**Exercise input**
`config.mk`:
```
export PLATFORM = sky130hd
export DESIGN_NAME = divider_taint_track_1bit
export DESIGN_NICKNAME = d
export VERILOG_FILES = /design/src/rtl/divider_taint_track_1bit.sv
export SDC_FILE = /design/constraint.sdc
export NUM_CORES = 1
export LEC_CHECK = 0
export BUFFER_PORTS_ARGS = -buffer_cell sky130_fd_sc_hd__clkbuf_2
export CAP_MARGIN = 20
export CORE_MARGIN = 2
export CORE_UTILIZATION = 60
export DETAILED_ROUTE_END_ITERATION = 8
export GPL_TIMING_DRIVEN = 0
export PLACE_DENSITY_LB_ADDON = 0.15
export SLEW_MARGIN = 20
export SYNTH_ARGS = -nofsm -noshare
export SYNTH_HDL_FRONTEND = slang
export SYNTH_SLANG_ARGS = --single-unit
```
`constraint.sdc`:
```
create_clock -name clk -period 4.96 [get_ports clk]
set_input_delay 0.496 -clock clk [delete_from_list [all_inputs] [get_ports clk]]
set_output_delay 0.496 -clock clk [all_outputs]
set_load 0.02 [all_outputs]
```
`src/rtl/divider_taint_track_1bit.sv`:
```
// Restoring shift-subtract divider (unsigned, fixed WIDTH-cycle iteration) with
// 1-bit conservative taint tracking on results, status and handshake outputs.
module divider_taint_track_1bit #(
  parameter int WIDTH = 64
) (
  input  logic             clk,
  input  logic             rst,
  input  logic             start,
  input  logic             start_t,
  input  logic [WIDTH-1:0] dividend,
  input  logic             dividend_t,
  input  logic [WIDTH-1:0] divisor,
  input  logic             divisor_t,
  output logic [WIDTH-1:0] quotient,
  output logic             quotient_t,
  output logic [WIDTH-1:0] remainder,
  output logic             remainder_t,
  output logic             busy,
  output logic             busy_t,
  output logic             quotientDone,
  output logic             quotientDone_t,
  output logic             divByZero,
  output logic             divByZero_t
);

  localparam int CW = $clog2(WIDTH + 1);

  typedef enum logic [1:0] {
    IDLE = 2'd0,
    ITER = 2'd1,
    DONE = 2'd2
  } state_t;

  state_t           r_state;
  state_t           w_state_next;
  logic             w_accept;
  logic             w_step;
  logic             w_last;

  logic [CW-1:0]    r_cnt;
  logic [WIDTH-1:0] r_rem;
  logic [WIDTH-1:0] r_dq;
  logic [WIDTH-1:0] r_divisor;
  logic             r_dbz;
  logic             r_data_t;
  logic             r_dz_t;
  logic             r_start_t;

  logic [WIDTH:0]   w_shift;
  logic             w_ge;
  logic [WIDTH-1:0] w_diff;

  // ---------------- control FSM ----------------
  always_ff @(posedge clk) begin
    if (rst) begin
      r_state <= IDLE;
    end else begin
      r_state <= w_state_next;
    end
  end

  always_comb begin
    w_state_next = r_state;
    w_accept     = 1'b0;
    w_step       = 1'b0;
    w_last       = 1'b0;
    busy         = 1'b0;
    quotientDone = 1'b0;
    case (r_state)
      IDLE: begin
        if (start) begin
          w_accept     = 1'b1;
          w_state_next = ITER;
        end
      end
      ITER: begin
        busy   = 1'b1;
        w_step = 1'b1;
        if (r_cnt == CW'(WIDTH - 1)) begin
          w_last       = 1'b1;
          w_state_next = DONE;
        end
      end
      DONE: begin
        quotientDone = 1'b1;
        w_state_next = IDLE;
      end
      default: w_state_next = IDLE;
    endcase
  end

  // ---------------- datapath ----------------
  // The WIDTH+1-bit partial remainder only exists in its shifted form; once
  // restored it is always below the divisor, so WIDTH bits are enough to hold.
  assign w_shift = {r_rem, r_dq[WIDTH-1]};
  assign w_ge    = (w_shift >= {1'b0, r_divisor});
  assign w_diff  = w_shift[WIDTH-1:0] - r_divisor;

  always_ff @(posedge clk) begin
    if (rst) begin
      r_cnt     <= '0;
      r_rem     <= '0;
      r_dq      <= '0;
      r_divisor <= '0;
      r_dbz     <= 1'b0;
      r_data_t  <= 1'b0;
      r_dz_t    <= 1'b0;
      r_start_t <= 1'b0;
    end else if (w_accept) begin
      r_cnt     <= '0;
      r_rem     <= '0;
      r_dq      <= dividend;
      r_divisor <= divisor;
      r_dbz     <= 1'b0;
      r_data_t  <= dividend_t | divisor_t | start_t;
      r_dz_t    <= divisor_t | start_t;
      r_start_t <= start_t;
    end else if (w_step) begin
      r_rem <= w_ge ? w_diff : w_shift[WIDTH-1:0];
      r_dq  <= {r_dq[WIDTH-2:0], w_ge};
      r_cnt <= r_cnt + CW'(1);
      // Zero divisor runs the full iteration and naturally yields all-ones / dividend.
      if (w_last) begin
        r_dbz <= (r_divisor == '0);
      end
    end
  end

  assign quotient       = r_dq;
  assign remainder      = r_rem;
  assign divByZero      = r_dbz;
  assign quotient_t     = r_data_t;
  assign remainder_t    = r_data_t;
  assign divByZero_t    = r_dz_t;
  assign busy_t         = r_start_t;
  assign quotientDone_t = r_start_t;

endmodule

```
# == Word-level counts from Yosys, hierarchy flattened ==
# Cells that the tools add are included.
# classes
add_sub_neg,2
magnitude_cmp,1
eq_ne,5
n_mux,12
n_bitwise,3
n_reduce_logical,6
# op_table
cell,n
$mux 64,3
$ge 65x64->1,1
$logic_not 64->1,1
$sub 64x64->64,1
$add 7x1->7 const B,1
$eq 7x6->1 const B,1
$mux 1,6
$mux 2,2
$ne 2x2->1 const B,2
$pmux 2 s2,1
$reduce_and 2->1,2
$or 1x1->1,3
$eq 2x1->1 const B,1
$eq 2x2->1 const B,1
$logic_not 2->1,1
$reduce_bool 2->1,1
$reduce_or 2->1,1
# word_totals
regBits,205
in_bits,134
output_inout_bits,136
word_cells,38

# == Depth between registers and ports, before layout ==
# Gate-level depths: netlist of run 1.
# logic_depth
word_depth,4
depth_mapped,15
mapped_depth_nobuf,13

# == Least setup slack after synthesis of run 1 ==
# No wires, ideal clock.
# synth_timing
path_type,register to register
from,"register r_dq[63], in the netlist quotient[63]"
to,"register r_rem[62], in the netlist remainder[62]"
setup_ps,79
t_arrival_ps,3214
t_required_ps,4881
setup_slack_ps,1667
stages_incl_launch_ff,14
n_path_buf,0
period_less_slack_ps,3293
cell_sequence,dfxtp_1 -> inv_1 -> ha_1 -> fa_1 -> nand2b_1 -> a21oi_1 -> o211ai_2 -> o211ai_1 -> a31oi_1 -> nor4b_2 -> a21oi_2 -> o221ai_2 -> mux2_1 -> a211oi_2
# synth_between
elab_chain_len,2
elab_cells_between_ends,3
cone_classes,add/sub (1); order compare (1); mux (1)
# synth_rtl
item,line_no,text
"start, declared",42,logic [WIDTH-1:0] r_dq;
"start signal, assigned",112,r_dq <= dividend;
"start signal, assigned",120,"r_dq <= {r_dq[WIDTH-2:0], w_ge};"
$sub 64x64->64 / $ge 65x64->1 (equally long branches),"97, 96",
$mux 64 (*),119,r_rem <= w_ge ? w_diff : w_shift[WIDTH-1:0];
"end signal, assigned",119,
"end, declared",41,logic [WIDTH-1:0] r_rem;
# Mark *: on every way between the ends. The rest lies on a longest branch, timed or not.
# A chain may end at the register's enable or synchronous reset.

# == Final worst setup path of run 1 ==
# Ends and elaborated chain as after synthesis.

...

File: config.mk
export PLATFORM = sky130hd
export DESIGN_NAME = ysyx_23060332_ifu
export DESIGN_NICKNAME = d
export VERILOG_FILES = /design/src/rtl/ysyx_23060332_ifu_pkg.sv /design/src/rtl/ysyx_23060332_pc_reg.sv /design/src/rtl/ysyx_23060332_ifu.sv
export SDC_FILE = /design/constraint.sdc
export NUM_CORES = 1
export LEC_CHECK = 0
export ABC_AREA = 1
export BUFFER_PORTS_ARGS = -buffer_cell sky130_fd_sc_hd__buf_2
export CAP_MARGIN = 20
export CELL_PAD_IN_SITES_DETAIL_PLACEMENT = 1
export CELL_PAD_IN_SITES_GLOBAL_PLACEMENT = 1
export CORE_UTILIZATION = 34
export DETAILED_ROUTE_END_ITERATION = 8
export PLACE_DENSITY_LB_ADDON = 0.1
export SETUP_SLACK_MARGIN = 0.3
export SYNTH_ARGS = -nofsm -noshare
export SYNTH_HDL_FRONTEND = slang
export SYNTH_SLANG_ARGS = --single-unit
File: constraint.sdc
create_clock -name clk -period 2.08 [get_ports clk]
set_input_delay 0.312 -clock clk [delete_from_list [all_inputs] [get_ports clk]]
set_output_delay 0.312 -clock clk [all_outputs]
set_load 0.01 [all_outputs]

**How to complete this task**
Look above for the line containing "depth_mapped,15". Output from there through the line containing "# Mark *: on", exactly and inclusively.

**Solution to this exercise**
depth_mapped,15
mapped_depth_nobuf,13

# == Least setup slack after synthesis of run 1 ==
# No wires, ideal clock.
# synth_timing
path_type,register to register
from,"register r_dq[63], in the netlist quotient[63]"
to,"register r_rem[62], in the netlist remainder[62]"
setup_ps,79
t_arrival_ps,3214
t_required_ps,4881
setup_slack_ps,1667
stages_incl_launch_ff,14
n_path_buf,0
period_less_slack_ps,3293
cell_sequence,dfxtp_1 -> inv_1 -> ha_1 -> fa_1 -> nand2b_1 -> a21oi_1 -> o211ai_2 -> o211ai_1 -> a31oi_1 -> nor4b_2 -> a21oi_2 -> o221ai_2 -> mux2_1 -> a211oi_2
# synth_between
elab_chain_len,2
elab_cells_between_ends,3
cone_classes,add/sub (1); order compare (1); mux (1)
# synth_rtl
item,line_no,text
"start, declared",42,logic [WIDTH-1:0] r_dq;
"start signal, assigned",112,r_dq <= dividend;
"start signal, assigned",120,"r_dq <= {r_dq[WIDTH-2:0], w_ge};"
$sub 64x64->64 / $ge 65x64->1 (equally long branches),"97, 96",
$mux 64 (*),119,r_rem <= w_ge ? w_diff : w_shift[WIDTH-1:0];
"end signal, assigned",119,
"end, declared",41,logic [WIDTH-1:0] r_rem;
# Mark *: on every way between the ends. The rest lies on a longest branch, timed or not.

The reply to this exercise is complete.